Romo Robert mengangguk. "Sudah. Sejauh ini ada lima belas anak cemerlang yang bisa mendapat beasiswa itu. Mereka senang sekali waktu diberitahu kalau kamu akan menyekolahkan mereka di luar negeri."
"Mereka anak-anak cerdas, romo. Sayang kalo nggak diasah di tempat terbaik."
"Kamu baik sekali, Regie. Semoga Tuhan mempermudah segala urusanmu."
"Amin." Balas Gie. "Oh iya, sekarang Gie sudah menikah, lho." Ia memamerkan dua cincin di tangannya.
"Wah, selamat, selamat." Romo Robert tersenyum makin lebar, merasa ikut gembira atas kabar baik yang dibawa Gie. "Apa pernikahanmu baik? Bahagia?"
Mendadak mood Gie jadi turun lagi. Ia menghela napas panjang. "Gie dapat laki-laki yang luar biasa. Cuma sekarang Gie mulai ragu, apa benar Gie adalah jodoh yang tepat buat suami Gie."
"Kenapa bilang begitu, nak?"
Gie tersenyum sendu. "Gia hanya merasa nggak cukup baik untuk seseorang. Siapapun."

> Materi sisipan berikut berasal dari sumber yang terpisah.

Source: an optimization exercise on an open RTL-to-GDS flow (aim: small area, a short achievable clock period and few clock cycles). Production flows keep margins and buffers that such runs may drop. Function was checked by simulation only, so behaviour that the tests miss may differ from the original. No activity file was given, so power comes from the tool's default toggle rates.

## config.mk

```make
export PLATFORM = sky130hd
export DESIGN_NAME = next_n_prefetch_queue
export DESIGN_NICKNAME = next_n_prefetch_queue
export VERILOG_FILES = /design/flow/design.v
export SDC_FILE = /design/flow/constraint.sdc
export NUM_CORES = 4
export LEC_CHECK = 0
export CAP_MARGIN = 20
export CORE_MARGIN = 2
export CORE_UTILIZATION = 40
export SLEW_MARGIN = 20
```

## constraint.sdc

```tcl
create_clock -name core_clock -period 5.5 [get_ports {clk}]
set_input_delay 1.1000 -clock core_clock [delete_from_list [all_inputs] [get_ports {clk}]]
set_output_delay 1.1000 -clock core_clock [all_outputs]
set_load 0.01 [all_outputs]
```

## design.v

```verilog
package npq_pkg;
	localparam int QUEUE_DEPTH = 32;
	localparam int MAX_WINDOW  = 16;
	localparam int ID_W     = 64;
	localparam int CMD_W    = 3;
	localparam int WIN_W    = 5;
	localparam int LVL_W    = 6;
	localparam int PTR_W    = $clog2(QUEUE_DEPTH);
	localparam int STEP_W   = $clog2(MAX_WINDOW + 2);
	localparam int CFG_IDX_W  = 2;
	localparam int CFG_DATA_W = 6;
	localparam int OUT_DATA_W = 80;
	typedef logic [CMD_W-1:0] cmd_code_t;
	localparam cmd_code_t CMD_REQUEST  = 3'd0;
	localparam cmd_code_t CMD_DISPATCH = 3'd1;
	localparam cmd_code_t CMD_COMPLETE = 3'd2;
	localparam cmd_code_t CMD_CLEAR    = 3'd3;
	localparam cmd_code_t CMD_PAUSE    = 3'd4;
	localparam cmd_code_t CMD_RESUME   = 3'd5;
	typedef logic [CFG_IDX_W-1:0] cfg_idx_t;
	localparam cfg_idx_t CFG_WINDOW = 2'd0;
	localparam cfg_idx_t CFG_LIMIT  = 2'd1;
	localparam cfg_idx_t CFG_RUN    = 2'd2;
	typedef struct packed {
		logic accept;
		logic push_step;
		logic rd_issue;
		logic take_flight;
		logic complete;
		logic clear;
		logic pause;
		logic resume;
		logic load_out;
	} npq_cmd_t;
	typedef struct packed {
		cmd_code_t cmd;
		logic      req_ok;
		logic      disp_ok;
		logic      push_end;
		logic      out_free;
	} npq_sts_t;
endpackage
module npq_ctrl (
	input  logic              clk,
	input  logic              arst_n,
	input  logic              s_axis_tvalid,
	output logic              s_axis_tready,
	input  npq_pkg::npq_sts_t sts,
	output npq_pkg::npq_cmd_t ctl
);
	typedef enum logic [4:0] {
		ST_IDLE = 5'b00001,
		ST_EXEC = 5'b00010,
		ST_PUSH = 5'b00100,
		ST_READ = 5'b01000,
		ST_FIN  = 5'b10000
	} state_t;
	state_t state_q;
	state_t state_nx;
	always_ff @(posedge clk or negedge arst_n) begin
		if (!arst_n) begin
			state_q <= ST_IDLE;
		end else begin
			state_q <= state_nx;
		end
	end
	always_comb begin
		state_nx      = state_q;
		ctl           = '0;
		s_axis_tready = 1'b0;
		case (state_q)
			ST_IDLE: begin
				s_axis_tready = 1'b1;
				if (s_axis_tvalid) begin
					ctl.accept = 1'b1;
					state_nx   = ST_EXEC;
				end
			end
			ST_EXEC: begin
				state_nx = ST_FIN;
				case (sts.cmd)
					npq_pkg::CMD_REQUEST: begin
						if (sts.req_ok) begin
							state_nx = ST_PUSH;
						end
					end
					npq_pkg::CMD_DISPATCH: begin
						if (sts.disp_ok) begin
							ctl.rd_issue = 1'b1;
							state_nx     = ST_READ;
						end
					end
					npq_pkg::CMD_COMPLETE: ctl.complete = 1'b1;
					npq_pkg::CMD_CLEAR:    ctl.clear    = 1'b1;
					npq_pkg::CMD_PAUSE:    ctl.pause    = 1'b1;
					npq_pkg::CMD_RESUME:   ctl.resume   = 1'b1;
					default:      state_nx     = ST_FIN;
				endcase
			end
			ST_PUSH: begin
				if (sts.push_end) begin
					state_nx = ST_FIN;
				end else begin
					ctl.push_step = 1'b1;
				end
			end
			ST_READ: begin
				ctl.take_flight = 1'b1;
				state_nx        = ST_FIN;
			end
			ST_FIN: begin
				if (sts.out_free) begin
					ctl.load_out = 1'b1;
					state_nx     = ST_IDLE;
				end
			end
			default: state_nx = ST_IDLE;
		endcase
	end
endmodule
module npq_dp (
	input  logic                           clk,
	input  logic                           arst_n,
	input  logic [npq_pkg::ID_W-1:0]       in_base,
	input  logic [npq_pkg::CMD_W-1:0]      in_cmd,
	input  logic                           cfg_valid,
	output logic                           cfg_ready,
	input  logic [npq_pkg::CFG_IDX_W-1:0]  cfg_index,
	input  logic [npq_pkg::CFG_DATA_W-1:0] cfg_data,
	input  npq_pkg::npq_cmd_t              ctl,
	output npq_pkg::npq_sts_t              sts,
	output logic                           m_axis_tvalid,
	input  logic                           m_axis_tready,
	output logic [npq_pkg::OUT_DATA_W-1:0] m_axis_tdata,
	output logic [0:0]                     m_axis_tuser
);
	logic [npq_pkg::WIN_W-1:0]  window_q;
	logic [npq_pkg::LVL_W-1:0]  limit_q;
	logic              run_q;
	npq_pkg::cmd_code_t         cmd_q;
	logic [npq_pkg::ID_W-1:0]   nid_q;
	logic [npq_pkg::STEP_W-1:0] step_q;
	logic [npq_pkg::WIN_W-1:0]  pushed_q;
	logic [npq_pkg::PTR_W-1:0]  head_q;
	logic [npq_pkg::PTR_W-1:0]  tail_q;
	logic [npq_pkg::LVL_W-1:0]  fill_q;
	logic              flight_valid_q;
	logic [npq_pkg::ID_W-1:0]   flight_id_q;
	logic              pause_q;
	logic              fv_q;
	logic [npq_pkg::ID_W-1:0]   fid_q;
	logic [npq_pkg::ID_W-1:0]   rd_data_q;
	logic [npq_pkg::ID_W-1:0]   mem [npq_pkg::QUEUE_DEPTH];
	logic [npq_pkg::WIN_W-1:0]  win_eff;
	logic [npq_pkg::LVL_W-1:0]  lim_eff;
	logic              skip;
	logic              do_write;
	logic [npq_pkg::PTR_W-1:0]  head_nx;
	logic [npq_pkg::PTR_W-1:0]  tail_nx;
	assign cfg_ready = 1'b1;
	assign win_eff = (window_q > npq_pkg::WIN_W'(npq_pkg::MAX_WINDOW)) ? npq_pkg::WIN_W'(npq_pkg::MAX_WINDOW) : window_q;
	assign lim_eff = (limit_q > npq_pkg::LVL_W'(npq_pkg::QUEUE_DEPTH)) ? npq_pkg::LVL_W'(npq_pkg::QUEUE_DEPTH) : limit_q;
	assign skip     = flight_valid_q && (nid_q == flight_id_q);
	assign do_write = ctl.push_step && !skip;
	assign head_nx = (head_q == npq_pkg::PTR_W'(npq_pkg::QUEUE_DEPTH - 1)) ? '0 : head_q + 1'b1;
	assign tail_nx = (tail_q == npq_pkg::PTR_W'(npq_pkg::QUEUE_DEPTH - 1)) ? '0 : tail_q + 1'b1;
	assign sts.cmd      = cmd_q;
	assign sts.req_ok   = run_q && !pause_q;
	assign sts.disp_ok  = !pause_q && (fill_q != '0) && !flight_valid_q;
	assign sts.push_end = (step_q > npq_pkg::STEP_W'(win_eff)) || (!skip && (fill_q >= lim_eff));
	assign sts.out_free = !m_axis_tvalid || m_axis_tready;
	always_ff @(posedge clk or negedge arst_n) begin
		if (!arst_n) begin
			window_q <= npq_pkg::WIN_W'(5);
			limit_q  <= npq_pkg::LVL_W'(20);
			run_q    <= 1'b0;
		end else if (cfg_valid) begin
			case (cfg_index)
				npq_pkg::CFG_WINDOW: window_q <= cfg_data[npq_pkg::WIN_W-1:0];
				npq_pkg::CFG_LIMIT:  limit_q  <= cfg_data[npq_pkg::LVL_W-1:0];
				npq_pkg::CFG_RUN:    run_q    <= cfg_data[0];
				default:    ;
			endcase
		end
	end
	always_ff @(posedge clk) begin
		if (ctl.accept) begin
			cmd_q  <= in_cmd;
			nid_q  <= in_base + npq_pkg::ID_W'(1);
			step_q <= npq_pkg::STEP_W'(1);
		end else if (ctl.push_step) begin
			nid_q  <= nid_q + npq_pkg::ID_W'(1);
			step_q <= step_q + 1'b1;
		end
	end
	always_ff @(posedge clk) begin
		if (ctl.accept) begin
			pushed_q <= '0;
			fv_q     <= 1'b0;
			fid_q    <= '0;
		end else begin
			if (do_write) begin
				pushed_q <= pushed_q + 1'b1;
			end
			if (ctl.take_flight) begin
				fv_q  <= 1'b1;
				fid_q <= rd_data_q;
			end
		end
	end
	always_ff @(posedge clk or negedge arst_n) begin
		if (!arst_n) begin
			head_q         <= '0;
			tail_q         <= '0;
			fill_q         <= '0;
			flight_valid_q <= 1'b0;
			flight_id_q    <= '0;
			pause_q        <= 1'b0;
		end else begin
			if (ctl.clear) begin
				head_q <= '0;
				tail_q <= '0;
				fill_q <= '0;
			end else if (do_write) begin
				tail_q <= tail_nx;
				fill_q <= fill_q + 1'b1;
			end else if (ctl.take_flight) begin
				head_q <= head_nx;
				fill_q <= fill_q - 1'b1;
			end
			if (ctl.take_flight) begin
				flight_valid_q <= 1'b1;
				flight_id_q    <= rd_data_q;
			end else if (ctl.complete) begin
				flight_valid_q <= 1'b0;
			end
			if (ctl.pause) begin
				pause_q <= 1'b1;
			end else if (ctl.resume) begin
				pause_q <= 1'b0;
			end
		end
	end
	always_ff @(posedge clk) begin
		if (do_write) begin
			mem[tail_q] <= nid_q;
		end
		if (ctl.rd_issue) begin
			rd_data_q <= mem[head_q];
		end
	end
	always_ff @(posedge clk or negedge arst_n) begin
		if (!arst_n) begin
			m_axis_tvalid <= 1'b0;
		end else if (ctl.load_out) begin
			m_axis_tvalid <= 1'b1;
		end else if (m_axis_tready) begin
			m_axis_tvalid <= 1'b0;
		end
	end
	always_ff @(posedge clk) begin
		if (ctl.load_out) begin
			m_axis_tdata <= {3'b000, pause_q, flight_valid_q, fill_q, pushed_q, fid_q};
			m_axis_tuser <= fv_q;
		end
	end
endmodule
module next_n_prefetch_queue (
	input  logic                           clk,
	input  logic                           arst_n,
	input  logic                           s_axis_tvalid,
	output logic                           s_axis_tready,
	input  logic [npq_pkg::ID_W-1:0]       s_axis_tdata,   
	input  logic [npq_pkg::CMD_W-1:0]      s_axis_tuser,   
	output logic                           m_axis_tvalid,
	input  logic                           m_axis_tready,
	output logic [npq_pkg::OUT_DATA_W-1:0] m_axis_tdata,
	output logic [0:0]                     m_axis_tuser,   
	input  logic                           cfg_valid,
	output logic                           cfg_ready,
	input  logic [npq_pkg::CFG_IDX_W-1:0]  cfg_index,
	input  logic [npq_pkg::CFG_DATA_W-1:0] cfg_data
);
	npq_pkg::npq_cmd_t ctl;
	npq_pkg::npq_sts_t sts;
	npq_ctrl u_ctrl (
		.clk           (clk),
		.arst_n        (arst_n),
		.s_axis_tvalid (s_axis_tvalid),
		.s_axis_tready (s_axis_tready),
		.sts           (sts),
		.ctl           (ctl)
	);
	npq_dp u_dp (
		.clk           (clk),
		.arst_n        (arst_n),
		.in_base       (s_axis_tdata),
		.in_cmd        (s_axis_tuser),
		.cfg_valid     (cfg_valid),
		.cfg_ready     (cfg_ready),
		.cfg_index     (cfg_index),
		.cfg_data      (cfg_data),
		.ctl           (ctl),
		.sts           (sts),
		.m_axis_tvalid (m_axis_tvalid),
		.m_axis_tready (m_axis_tready),
		.m_axis_tdata  (m_axis_tdata),
		.m_axis_tuser  (m_axis_tuser)
	);
endmodule
```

Romo Robert memandangi Gie lekat-lekat. Ia sudah cukup lama mengenal Gie dan keluarga Tan. Dia sendiri yang membaptis Gie waktu usia Gie masih lima tahun. Sudah mengenalnya begitu lama, ia tahu betul kalau Gie adalah orang yang sangat baik.
Tiba-tiba Gie mulai sesenggukan. Ia tak dapat menahan emosinya sendiri. Hormon kehamilan membuatnya jauh lebih sensitif. Ia menyesali dirinya yang dahulu pernah mengatai Lea cengeng. Romo Robert mengulurkan sebuah sapu tangan padanya.

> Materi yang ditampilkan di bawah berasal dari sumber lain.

From an optimization exercise on the open Yosys and OpenROAD flow, aimed at a short achievable clock period and few clock cycles per item; shortcuts taken in it are not production practice. No functional check of the RTL was part of any run shown here. No activity file was given, so power comes from the tool's default toggle rates.

$ cat design/flow/flow/run.sh
#!/bin/bash
MARGIN=${MARGIN:-7}
sed -E "s/SETUP_SLACK_MARGIN=[^ ]+/SETUP_SLACK_MARGIN=${MARGIN}/" standard.sh > standard_margin.sh
bash standard_margin.sh > standard.log 2>&1
status=$?
tail -5 standard.log
exit $status
$ cat design/flow/standard.sh
#!/bin/bash
# synth_recipe.tcl (not shown) runs the flow's synth.tcl, then flattens the netlist and writes it again
# the make line also repeats each setting of config.mk as NAME=value (left out here)
make -C /OpenROAD-flow-scripts/flow DESIGN_CONFIG=/design/flow/config.mk WORK_HOME=/design/flow/orfs CLKGATE_MAP_FILE= SYNTH_SCRIPT=/design/flow/synth_recipe.tcl "${@:-finish}"
$ cat design/flow/config.mk
export PLATFORM = sky130hd
export DESIGN_NAME = ppm_frame_decoder_calibrated
export DESIGN_NICKNAME = ppm_frame_decoder_calibrated
export VERILOG_FILES = /design/flow/design.v
export SDC_FILE = /design/flow/constraint.sdc
export NUM_CORES = 4
export LEC_CHECK = 0
export CAP_MARGIN = 20
export CORE_MARGIN = 2
export CORE_UTILIZATION = 40
export CTS_CLUSTER_DIAMETER = 80
export CTS_CLUSTER_SIZE = 20
export PLACE_DENSITY = 0.6
export SETUP_SLACK_MARGIN = 5
export SLEW_MARGIN = 20
$ cat design/flow/constraint.sdc
create_clock -name core_clock -period 10.0 [get_ports {i_clk}]
set_input_delay 2.0000 -clock core_clock [delete_from_list [all_inputs] [get_ports {i_clk}]]
set_output_delay 2.0000 -clock core_clock [all_outputs]
set_load 0.01 [all_outputs]
$ cat design/flow/design.v
package ppmfd_pkg;
    localparam int AXIS_CHANNELS = 4;
    localparam int CH_W          = 2;
    localparam int US_W          = 16;
    localparam int AXIS_W        = 8;
    localparam int CFG_IDX_W     = 3;
    localparam int DIV_CNT_W     = $clog2(AXIS_W);
    typedef logic [US_W-1:0]      t_us;
    typedef logic [AXIS_W-1:0]    t_axis;
    typedef logic [CFG_IDX_W-1:0] t_cfg_idx;
    typedef logic [CH_W-1:0]      t_ch;
    localparam t_cfg_idx CFG_CALIBRATE  = t_cfg_idx'(0);
    localparam t_cfg_idx CFG_BUTTON_THR = t_cfg_idx'(1);
    localparam t_cfg_idx CFG_SYNC_MIN   = t_cfg_idx'(2);
    localparam t_cfg_idx CFG_SYNC_MAX   = t_cfg_idx'(3);
    localparam t_cfg_idx CFG_CAL_STEP   = t_cfg_idx'(4);
    localparam t_cfg_idx CFG_JITTER     = t_cfg_idx'(5);
    localparam logic RST_CALIBRATE  = 1'b1;
    localparam t_us  RST_BUTTON_THR = t_us'(1500);
    localparam t_us  RST_SYNC_MIN   = t_us'(5000);
    localparam t_us  RST_SYNC_MAX   = t_us'(20000);
    localparam t_us  RST_CAL_STEP   = t_us'(200);
    localparam t_us  RST_JITTER     = t_us'(20);
    localparam t_us  RST_BOUND      = t_us'(1500);
    localparam t_axis AXIS_FULL = t_axis'(255);
endpackage
module ppmfd_add #(
    parameter int W = 16
) (
    input  logic [W-1:0] i_a,
    input  logic [W-1:0] i_b,
    input  logic         i_cin,
    output logic [W-1:0] o_sum,
    output logic         o_cout
);
    localparam int LV = $clog2(W);
    wire [(LV+1)*W-1:0] w_g;
    wire [(LV+1)*W-1:0] w_p;
    wire [W-1:0]        w_x;
    assign w_x        = i_a ^ i_b;
    assign w_p[W-1:0] = w_x;
    assign w_g[W-1:0] = (i_a & i_b) | {{(W-1){1'b0}}, w_x[0] & i_cin};
    genvar l, i;
    generate
        for (l = 0; l < LV; l++) begin : g_lv
            for (i = 0; i < W; i++) begin : g_bit
                if (i >= (1 << l)) begin : g_op
                    assign w_g[(l+1)*W+i] = w_g[l*W+i] | (w_p[l*W+i] & w_g[l*W+i-(1<<l)]);
                    assign w_p[(l+1)*W+i] = w_p[l*W+i] & w_p[l*W+i-(1<<l)];
                end else begin : g_pass
                    assign w_g[(l+1)*W+i] = w_g[l*W+i];
                    assign w_p[(l+1)*W+i] = w_p[l*W+i];
                end
            end
        end
    endgenerate
    if (W > 1) begin : g_wide
        assign o_sum = w_x ^ {w_g[LV*W +: W-1], i_cin};
    end else begin : g_narrow
        assign o_sum = w_x ^ i_cin;
    end
    assign o_cout = w_g[LV*W+W-1];
endmodule
module ppmfd_sub #(
    parameter int W = 16
) (
    input  logic [W-1:0] i_a,
    input  logic [W-1:0] i_b,
    output logic [W-1:0] o_diff,
    output logic         o_lt
);
    logic w_cout;
    ppmfd_add #(.W(W)) u_add (.i_a(i_a), .i_b(~i_b), .i_cin(1'b1), .o_sum(o_diff), .o_cout(w_cout));
    assign o_lt = !w_cout;
endmodule
module ppmfd_sub3 #(
    parameter int W = 18
) (
    input  logic [W-1:0] i_x,
    input  logic [W-1:0] i_y,
    input  logic [W-1:0] i_z,
    output logic [W-1:0] o_diff
);
    logic [W-1:0] w_y, w_z, w_s, w_k;
    logic         w_cout;
    assign w_y = ~i_y;
    assign w_z = ~i_z;
    assign w_s = i_x ^ w_y ^ w_z;
    assign w_k = (i_x & w_y) | (i_x & w_z) | (w_y & w_z);
    ppmfd_add #(.W(W)) u_add (.i_a(w_s), .i_b({w_k[W-2:0], 1'b1}), .i_cin(1'b1),
                              .o_sum(o_diff), .o_cout(w_cout));
endmodule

"Maaf, romo. Gie agak..." Gie tak sanggup meneruskan kata-katanya. Air mata sudah tak dapat dibendung lagi. Ia menutup wajahnya dengan kedua tangan. Memikirkan Galang hanya membuat dirinya makin rindu. Dia kecewa, tapi dia ingin Galang berada di sisinya sekarang. Memeluknya. Mengatakan kalau semua baik-baik saja.
"Nggak apa-apa, nak. Kalau menangis bisa membuatmu lebih baik, sebaiknya jangan ditahan."
Cukup lama Gie menangis ditemani Romo Robert. Sapu tangan yang diberikan oleh Romo Robert sudah lembab karena air mata. Pria yang usianya lebih muda sepuluh tahun dari Opa Atmodjo itu dengan sabar menunggui Gie, sesekali ia menyenandungkan lagu Amazing Grace tanpa lirik untuk menghibur hati Gie. Bukannya berhenti, tangis Gie justru makin kencang.